### [Recorded information]
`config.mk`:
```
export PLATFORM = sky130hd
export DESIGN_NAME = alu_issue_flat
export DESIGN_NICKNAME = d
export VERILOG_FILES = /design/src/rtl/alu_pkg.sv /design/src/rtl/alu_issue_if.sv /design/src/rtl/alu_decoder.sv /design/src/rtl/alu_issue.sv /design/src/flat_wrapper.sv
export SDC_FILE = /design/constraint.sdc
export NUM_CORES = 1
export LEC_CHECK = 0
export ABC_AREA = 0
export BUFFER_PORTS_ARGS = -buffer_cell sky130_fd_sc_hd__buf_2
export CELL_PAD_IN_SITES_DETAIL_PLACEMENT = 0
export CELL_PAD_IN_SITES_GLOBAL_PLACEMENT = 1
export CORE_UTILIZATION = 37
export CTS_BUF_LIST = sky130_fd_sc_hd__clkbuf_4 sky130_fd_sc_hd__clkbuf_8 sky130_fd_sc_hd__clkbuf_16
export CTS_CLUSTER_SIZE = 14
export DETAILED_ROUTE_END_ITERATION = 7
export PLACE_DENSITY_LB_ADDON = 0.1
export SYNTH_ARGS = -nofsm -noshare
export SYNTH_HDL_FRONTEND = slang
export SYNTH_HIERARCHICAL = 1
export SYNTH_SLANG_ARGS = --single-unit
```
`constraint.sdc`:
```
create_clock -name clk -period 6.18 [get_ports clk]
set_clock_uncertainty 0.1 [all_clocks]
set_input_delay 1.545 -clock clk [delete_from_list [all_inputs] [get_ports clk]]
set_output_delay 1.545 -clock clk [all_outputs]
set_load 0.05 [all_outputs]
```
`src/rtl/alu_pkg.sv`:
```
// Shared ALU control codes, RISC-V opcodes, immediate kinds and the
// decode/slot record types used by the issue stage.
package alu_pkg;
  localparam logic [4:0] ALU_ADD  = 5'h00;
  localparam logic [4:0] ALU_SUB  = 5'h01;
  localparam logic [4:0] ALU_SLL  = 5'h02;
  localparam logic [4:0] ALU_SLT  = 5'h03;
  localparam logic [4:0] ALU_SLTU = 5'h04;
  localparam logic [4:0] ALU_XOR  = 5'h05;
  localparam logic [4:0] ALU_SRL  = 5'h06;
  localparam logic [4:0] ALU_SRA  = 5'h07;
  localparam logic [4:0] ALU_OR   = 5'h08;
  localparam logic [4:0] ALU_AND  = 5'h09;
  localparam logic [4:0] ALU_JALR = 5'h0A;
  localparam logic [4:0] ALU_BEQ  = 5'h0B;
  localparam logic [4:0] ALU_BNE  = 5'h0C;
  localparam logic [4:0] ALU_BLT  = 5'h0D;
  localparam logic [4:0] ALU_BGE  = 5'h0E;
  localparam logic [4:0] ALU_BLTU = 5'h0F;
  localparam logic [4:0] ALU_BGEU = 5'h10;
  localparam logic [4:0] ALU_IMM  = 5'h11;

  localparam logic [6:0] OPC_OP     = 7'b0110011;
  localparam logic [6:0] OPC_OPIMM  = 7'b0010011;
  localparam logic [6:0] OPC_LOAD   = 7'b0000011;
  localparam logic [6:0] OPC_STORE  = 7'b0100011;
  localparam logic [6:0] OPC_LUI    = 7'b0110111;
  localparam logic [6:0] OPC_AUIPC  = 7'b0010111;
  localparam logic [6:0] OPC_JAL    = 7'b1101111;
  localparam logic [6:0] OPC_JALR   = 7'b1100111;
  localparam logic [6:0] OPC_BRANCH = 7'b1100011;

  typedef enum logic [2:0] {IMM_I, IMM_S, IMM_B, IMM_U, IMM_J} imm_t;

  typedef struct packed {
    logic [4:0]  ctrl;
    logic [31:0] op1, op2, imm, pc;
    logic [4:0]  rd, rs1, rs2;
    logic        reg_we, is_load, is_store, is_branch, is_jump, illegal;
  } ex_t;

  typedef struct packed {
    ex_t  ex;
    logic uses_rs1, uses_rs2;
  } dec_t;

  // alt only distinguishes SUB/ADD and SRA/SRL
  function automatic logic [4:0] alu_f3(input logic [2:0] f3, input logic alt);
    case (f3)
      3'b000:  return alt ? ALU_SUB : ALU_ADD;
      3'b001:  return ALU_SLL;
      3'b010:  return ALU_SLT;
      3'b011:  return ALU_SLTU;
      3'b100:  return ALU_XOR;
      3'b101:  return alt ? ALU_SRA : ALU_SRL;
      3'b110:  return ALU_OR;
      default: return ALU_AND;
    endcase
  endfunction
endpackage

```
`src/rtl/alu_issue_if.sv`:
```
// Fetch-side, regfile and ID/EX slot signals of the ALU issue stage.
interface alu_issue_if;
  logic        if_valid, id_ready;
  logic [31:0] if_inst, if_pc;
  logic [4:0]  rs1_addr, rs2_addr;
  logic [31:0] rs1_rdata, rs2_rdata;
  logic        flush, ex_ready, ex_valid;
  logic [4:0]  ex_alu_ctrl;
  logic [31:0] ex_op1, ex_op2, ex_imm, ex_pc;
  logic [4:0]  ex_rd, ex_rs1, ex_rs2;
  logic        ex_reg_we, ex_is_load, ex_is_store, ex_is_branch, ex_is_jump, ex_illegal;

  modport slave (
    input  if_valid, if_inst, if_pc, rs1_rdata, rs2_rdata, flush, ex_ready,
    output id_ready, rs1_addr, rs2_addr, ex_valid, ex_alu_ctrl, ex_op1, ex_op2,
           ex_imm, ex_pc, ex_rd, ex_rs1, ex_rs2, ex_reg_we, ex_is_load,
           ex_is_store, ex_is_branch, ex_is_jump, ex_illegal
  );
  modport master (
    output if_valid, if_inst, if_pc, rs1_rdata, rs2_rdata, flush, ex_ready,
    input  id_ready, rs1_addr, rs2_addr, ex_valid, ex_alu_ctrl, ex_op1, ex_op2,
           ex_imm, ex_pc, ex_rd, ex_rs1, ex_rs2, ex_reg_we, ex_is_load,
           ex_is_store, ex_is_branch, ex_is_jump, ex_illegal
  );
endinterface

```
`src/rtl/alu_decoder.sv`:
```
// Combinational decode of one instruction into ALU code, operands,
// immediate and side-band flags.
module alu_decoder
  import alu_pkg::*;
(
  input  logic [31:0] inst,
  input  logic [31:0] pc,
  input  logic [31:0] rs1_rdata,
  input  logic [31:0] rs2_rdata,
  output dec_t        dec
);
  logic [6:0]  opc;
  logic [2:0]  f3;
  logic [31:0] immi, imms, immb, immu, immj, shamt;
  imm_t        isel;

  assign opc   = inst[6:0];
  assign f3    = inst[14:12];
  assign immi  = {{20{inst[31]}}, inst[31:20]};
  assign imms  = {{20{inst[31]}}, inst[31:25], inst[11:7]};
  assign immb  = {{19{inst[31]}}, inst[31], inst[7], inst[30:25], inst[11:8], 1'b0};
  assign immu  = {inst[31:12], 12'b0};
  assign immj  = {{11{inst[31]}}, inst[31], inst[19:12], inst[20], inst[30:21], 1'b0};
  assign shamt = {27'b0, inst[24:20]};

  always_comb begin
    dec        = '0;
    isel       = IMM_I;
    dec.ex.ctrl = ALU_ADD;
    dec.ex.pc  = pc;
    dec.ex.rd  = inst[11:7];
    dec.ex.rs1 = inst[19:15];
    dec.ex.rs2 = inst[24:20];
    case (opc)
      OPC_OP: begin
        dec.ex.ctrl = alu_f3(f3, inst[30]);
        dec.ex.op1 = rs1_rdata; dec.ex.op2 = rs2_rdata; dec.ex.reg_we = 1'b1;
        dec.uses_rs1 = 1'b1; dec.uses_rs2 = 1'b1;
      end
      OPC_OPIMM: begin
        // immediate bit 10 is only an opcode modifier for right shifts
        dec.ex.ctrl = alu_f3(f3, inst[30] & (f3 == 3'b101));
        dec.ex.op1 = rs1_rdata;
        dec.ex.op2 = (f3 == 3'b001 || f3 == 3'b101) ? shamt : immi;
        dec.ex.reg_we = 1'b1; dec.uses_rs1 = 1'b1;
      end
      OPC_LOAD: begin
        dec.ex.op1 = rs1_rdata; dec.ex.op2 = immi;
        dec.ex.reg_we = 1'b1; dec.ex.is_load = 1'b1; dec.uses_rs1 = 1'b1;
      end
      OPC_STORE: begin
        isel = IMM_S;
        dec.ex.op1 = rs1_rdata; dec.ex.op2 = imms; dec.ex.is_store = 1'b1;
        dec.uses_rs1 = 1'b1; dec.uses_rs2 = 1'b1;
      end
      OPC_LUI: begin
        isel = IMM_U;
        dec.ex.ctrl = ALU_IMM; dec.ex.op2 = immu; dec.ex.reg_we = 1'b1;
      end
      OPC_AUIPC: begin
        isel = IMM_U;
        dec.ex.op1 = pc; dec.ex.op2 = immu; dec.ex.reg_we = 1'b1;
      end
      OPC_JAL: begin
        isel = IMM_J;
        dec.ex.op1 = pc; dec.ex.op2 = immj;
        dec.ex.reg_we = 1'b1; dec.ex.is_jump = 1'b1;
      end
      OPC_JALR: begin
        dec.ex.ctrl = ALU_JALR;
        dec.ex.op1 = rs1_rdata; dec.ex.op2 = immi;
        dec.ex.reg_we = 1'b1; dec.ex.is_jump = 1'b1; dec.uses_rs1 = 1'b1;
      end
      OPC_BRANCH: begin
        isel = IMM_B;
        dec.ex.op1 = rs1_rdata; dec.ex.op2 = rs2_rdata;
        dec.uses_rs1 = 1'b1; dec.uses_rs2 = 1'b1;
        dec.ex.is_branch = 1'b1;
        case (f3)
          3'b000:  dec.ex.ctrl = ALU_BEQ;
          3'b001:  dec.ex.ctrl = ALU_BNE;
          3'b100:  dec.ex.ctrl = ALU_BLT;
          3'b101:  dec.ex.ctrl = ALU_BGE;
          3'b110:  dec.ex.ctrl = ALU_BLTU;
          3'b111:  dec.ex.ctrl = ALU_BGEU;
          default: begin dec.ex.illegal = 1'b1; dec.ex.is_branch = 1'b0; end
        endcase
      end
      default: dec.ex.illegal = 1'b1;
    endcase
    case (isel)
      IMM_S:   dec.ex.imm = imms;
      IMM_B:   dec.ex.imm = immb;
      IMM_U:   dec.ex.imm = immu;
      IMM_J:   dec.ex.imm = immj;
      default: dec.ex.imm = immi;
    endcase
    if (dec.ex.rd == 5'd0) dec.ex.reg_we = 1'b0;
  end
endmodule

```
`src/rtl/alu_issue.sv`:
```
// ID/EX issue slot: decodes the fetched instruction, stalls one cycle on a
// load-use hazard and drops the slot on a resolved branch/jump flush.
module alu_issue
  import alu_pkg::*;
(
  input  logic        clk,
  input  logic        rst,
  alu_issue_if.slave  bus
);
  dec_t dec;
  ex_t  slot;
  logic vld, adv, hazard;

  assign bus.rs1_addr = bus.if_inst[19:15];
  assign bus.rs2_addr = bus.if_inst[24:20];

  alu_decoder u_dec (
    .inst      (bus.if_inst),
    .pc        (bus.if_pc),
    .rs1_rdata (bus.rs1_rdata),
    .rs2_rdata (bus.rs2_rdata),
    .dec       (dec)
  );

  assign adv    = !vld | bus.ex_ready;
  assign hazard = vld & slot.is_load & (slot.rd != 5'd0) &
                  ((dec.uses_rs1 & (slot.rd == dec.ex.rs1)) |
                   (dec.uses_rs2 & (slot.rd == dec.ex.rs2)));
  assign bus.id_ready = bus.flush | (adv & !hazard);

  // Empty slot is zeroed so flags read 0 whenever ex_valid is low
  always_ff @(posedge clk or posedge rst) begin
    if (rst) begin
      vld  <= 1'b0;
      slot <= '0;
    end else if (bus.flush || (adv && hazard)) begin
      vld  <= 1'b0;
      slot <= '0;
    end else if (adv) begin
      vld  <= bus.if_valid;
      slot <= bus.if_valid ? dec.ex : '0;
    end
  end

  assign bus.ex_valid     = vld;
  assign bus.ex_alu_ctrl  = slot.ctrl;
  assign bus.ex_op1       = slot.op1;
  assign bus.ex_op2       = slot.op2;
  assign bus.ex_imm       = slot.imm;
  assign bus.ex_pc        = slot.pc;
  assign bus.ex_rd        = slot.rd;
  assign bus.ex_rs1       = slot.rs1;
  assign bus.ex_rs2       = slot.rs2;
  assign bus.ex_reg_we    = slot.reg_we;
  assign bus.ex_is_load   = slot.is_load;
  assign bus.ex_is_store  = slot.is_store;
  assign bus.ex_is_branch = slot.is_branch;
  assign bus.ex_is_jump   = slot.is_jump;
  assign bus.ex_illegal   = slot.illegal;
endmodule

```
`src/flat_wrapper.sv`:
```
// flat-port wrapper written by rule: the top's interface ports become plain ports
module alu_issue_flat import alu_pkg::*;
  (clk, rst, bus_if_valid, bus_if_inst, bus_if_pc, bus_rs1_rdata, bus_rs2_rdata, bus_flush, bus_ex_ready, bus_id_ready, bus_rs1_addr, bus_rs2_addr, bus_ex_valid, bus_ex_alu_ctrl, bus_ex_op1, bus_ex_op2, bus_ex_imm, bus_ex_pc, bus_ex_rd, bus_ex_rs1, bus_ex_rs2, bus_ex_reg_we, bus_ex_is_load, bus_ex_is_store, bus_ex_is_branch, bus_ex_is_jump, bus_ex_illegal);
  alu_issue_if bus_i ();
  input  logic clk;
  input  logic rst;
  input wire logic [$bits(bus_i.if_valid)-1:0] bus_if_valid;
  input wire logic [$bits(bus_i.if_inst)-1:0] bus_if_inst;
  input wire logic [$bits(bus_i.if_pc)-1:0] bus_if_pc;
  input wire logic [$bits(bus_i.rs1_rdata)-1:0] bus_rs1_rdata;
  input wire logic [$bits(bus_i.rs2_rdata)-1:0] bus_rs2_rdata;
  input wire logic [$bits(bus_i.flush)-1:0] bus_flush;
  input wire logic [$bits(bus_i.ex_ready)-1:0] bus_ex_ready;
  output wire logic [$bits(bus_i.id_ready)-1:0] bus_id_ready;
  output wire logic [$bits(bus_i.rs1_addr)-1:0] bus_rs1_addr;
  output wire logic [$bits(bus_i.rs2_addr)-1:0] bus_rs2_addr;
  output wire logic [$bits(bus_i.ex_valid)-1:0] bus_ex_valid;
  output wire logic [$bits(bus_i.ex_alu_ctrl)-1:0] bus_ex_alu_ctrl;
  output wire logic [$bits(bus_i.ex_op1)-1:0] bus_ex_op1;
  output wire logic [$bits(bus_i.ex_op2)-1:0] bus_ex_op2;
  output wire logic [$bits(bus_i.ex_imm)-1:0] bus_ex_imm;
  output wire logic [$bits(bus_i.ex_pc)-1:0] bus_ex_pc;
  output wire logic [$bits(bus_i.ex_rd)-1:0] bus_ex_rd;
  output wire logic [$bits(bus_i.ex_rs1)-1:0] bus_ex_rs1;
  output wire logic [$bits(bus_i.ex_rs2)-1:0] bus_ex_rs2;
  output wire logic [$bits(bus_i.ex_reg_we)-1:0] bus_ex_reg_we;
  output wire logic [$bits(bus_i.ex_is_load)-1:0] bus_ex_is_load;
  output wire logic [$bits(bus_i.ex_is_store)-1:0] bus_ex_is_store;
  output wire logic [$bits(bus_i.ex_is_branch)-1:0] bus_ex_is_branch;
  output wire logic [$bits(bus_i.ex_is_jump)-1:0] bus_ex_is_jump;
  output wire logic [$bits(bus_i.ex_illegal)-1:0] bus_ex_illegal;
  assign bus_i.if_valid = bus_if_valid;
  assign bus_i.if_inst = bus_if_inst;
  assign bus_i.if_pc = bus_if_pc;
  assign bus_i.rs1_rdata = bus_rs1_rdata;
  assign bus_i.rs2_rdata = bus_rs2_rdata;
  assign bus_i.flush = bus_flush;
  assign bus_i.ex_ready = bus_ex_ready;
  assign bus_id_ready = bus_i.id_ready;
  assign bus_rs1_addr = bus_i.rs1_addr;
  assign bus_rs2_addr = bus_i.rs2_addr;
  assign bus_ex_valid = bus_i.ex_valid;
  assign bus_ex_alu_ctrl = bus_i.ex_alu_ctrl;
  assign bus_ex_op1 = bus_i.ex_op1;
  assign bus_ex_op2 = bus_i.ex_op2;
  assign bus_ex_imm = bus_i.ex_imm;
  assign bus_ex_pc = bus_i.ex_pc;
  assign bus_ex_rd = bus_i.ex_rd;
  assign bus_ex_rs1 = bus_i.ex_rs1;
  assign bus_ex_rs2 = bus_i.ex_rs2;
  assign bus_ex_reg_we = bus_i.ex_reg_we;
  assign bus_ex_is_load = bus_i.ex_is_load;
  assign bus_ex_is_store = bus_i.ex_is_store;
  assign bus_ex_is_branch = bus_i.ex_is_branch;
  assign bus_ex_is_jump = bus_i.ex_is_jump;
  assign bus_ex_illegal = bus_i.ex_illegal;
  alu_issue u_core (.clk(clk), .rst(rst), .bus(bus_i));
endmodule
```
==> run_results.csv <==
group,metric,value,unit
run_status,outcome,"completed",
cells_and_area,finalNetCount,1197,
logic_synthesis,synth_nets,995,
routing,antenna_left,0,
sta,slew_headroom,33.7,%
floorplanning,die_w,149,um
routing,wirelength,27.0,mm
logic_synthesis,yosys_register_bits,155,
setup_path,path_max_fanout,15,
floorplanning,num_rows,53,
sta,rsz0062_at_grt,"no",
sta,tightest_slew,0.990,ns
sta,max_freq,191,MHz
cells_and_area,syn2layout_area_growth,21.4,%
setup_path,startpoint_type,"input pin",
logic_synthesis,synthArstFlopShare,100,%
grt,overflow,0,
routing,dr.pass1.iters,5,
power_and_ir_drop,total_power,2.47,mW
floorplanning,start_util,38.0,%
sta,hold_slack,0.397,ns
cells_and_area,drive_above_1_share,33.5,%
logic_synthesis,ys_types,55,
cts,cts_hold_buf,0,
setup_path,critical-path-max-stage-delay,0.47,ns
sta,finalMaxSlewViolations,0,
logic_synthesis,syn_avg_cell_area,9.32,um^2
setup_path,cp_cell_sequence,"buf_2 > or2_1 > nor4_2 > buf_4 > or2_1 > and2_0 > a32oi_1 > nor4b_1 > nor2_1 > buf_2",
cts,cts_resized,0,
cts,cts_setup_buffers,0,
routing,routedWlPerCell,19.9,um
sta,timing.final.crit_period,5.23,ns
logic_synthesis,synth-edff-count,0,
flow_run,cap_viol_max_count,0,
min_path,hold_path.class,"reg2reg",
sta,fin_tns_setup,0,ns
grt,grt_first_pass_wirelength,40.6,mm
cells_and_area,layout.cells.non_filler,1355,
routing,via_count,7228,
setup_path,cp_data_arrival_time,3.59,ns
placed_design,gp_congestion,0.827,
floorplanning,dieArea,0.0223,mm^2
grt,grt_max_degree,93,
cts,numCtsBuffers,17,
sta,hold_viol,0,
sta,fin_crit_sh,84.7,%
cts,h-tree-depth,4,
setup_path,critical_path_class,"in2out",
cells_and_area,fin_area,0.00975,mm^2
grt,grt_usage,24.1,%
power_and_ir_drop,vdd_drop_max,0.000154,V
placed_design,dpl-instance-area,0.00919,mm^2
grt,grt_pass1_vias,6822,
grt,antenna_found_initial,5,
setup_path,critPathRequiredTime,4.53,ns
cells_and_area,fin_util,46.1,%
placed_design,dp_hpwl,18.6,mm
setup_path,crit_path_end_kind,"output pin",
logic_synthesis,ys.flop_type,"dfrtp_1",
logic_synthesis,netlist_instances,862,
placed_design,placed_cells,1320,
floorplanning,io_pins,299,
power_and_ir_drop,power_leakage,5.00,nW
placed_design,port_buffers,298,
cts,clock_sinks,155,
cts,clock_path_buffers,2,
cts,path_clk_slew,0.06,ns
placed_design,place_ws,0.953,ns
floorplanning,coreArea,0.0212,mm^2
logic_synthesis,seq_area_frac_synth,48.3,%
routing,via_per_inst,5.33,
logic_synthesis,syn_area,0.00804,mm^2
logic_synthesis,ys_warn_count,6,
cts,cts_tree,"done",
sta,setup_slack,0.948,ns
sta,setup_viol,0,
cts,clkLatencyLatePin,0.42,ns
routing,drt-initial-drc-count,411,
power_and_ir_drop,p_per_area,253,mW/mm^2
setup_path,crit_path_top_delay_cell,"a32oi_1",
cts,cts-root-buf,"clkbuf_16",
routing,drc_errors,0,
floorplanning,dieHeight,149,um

### [Task to complete]
Find the lines of the listing above that hold "flags". Please copy them.

### [Result of this task]
// immediate and side-band flags.
  // Empty slot is zeroed so flags read 0 whenever ex_valid is low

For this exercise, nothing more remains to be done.